Recorded data:
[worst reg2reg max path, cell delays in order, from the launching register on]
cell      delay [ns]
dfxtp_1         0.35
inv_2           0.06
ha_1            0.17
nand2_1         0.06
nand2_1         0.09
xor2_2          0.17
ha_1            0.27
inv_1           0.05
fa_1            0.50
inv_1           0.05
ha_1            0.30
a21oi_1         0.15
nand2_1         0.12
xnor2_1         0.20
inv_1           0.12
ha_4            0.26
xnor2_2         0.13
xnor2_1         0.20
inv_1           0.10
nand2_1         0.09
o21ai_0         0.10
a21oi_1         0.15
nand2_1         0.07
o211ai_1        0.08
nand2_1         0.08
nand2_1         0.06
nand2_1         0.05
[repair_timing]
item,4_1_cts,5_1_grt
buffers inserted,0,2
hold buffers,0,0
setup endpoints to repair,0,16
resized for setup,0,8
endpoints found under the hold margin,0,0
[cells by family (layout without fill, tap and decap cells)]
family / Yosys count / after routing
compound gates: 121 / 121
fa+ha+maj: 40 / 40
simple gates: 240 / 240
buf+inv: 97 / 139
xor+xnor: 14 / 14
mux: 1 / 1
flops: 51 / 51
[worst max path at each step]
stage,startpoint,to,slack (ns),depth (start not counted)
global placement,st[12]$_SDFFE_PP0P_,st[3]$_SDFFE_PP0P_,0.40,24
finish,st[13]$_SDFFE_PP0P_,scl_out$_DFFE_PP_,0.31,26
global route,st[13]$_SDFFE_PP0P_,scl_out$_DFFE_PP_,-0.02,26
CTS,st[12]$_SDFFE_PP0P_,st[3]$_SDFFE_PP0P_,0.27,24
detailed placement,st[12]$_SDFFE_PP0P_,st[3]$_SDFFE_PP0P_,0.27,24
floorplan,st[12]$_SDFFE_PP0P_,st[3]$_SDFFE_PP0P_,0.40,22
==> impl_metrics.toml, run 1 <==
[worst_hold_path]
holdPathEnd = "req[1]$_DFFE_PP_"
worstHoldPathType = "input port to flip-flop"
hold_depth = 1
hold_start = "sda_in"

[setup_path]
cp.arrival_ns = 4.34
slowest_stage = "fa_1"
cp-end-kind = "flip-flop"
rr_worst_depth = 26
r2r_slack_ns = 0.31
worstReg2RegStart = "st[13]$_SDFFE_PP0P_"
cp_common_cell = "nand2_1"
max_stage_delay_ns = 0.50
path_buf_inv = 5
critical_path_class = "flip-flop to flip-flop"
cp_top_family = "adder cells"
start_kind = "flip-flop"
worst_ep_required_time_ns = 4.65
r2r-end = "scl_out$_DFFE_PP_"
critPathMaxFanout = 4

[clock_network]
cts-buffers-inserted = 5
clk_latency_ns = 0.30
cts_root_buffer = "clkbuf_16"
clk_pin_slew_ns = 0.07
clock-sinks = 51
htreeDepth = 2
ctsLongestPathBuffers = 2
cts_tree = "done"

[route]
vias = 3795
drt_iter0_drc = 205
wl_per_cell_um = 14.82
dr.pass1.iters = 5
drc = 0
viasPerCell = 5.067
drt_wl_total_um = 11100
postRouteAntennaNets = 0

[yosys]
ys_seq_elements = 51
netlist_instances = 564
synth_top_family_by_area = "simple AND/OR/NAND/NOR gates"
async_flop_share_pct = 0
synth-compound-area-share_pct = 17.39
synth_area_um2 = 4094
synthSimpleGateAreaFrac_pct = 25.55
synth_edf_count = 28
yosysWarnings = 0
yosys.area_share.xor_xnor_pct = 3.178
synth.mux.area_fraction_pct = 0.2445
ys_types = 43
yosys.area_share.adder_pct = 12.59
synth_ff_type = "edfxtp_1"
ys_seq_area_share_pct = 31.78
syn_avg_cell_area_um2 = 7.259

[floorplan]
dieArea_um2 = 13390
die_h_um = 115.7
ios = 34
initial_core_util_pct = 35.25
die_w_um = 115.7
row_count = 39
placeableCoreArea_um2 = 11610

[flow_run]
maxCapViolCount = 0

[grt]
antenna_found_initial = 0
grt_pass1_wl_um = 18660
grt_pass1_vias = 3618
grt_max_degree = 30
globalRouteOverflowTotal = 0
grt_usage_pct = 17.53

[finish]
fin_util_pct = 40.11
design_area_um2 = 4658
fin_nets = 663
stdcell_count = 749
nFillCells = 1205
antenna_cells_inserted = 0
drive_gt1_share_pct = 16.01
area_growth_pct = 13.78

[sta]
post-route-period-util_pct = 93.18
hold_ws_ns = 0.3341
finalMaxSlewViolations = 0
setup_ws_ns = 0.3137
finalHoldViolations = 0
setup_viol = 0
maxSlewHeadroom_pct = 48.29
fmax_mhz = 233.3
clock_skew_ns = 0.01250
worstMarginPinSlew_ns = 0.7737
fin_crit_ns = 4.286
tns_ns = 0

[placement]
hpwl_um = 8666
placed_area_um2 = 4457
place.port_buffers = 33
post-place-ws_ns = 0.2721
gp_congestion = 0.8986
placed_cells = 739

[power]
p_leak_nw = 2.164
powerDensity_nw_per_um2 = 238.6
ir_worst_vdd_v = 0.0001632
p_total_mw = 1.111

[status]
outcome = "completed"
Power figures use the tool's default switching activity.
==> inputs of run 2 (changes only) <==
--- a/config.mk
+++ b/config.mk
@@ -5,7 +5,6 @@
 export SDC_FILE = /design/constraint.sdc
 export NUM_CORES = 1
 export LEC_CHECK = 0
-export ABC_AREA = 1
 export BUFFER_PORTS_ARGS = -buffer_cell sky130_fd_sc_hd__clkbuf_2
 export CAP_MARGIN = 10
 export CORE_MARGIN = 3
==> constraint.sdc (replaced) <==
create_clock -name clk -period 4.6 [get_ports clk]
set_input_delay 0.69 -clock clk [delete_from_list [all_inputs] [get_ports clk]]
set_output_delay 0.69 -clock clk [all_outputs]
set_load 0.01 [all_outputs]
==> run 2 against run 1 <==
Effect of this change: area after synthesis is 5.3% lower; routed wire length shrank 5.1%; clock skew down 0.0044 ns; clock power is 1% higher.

Task directions: Copy every line of the records above, starting with the first, up to and including the line containing "[worst max path at each step]".

Task result:
[worst reg2reg max path, cell delays in order, from the launching register on]
cell      delay [ns]
dfxtp_1         0.35
inv_2           0.06
ha_1            0.17
nand2_1         0.06
nand2_1         0.09
xor2_2          0.17
ha_1            0.27
inv_1           0.05
fa_1            0.50
inv_1           0.05
ha_1            0.30
a21oi_1         0.15
nand2_1         0.12
xnor2_1         0.20
inv_1           0.12
ha_4            0.26
xnor2_2         0.13
xnor2_1         0.20
inv_1           0.10
nand2_1         0.09
o21ai_0         0.10
a21oi_1         0.15
nand2_1         0.07
o211ai_1        0.08
nand2_1         0.08
nand2_1         0.06
nand2_1         0.05
[repair_timing]
item,4_1_cts,5_1_grt
buffers inserted,0,2
hold buffers,0,0
setup endpoints to repair,0,16
resized for setup,0,8
endpoints found under the hold margin,0,0
[cells by family (layout without fill, tap and decap cells)]
family / Yosys count / after routing
compound gates: 121 / 121
fa+ha+maj: 40 / 40
simple gates: 240 / 240
buf+inv: 97 / 139
xor+xnor: 14 / 14
mux: 1 / 1
flops: 51 / 51
[worst max path at each step]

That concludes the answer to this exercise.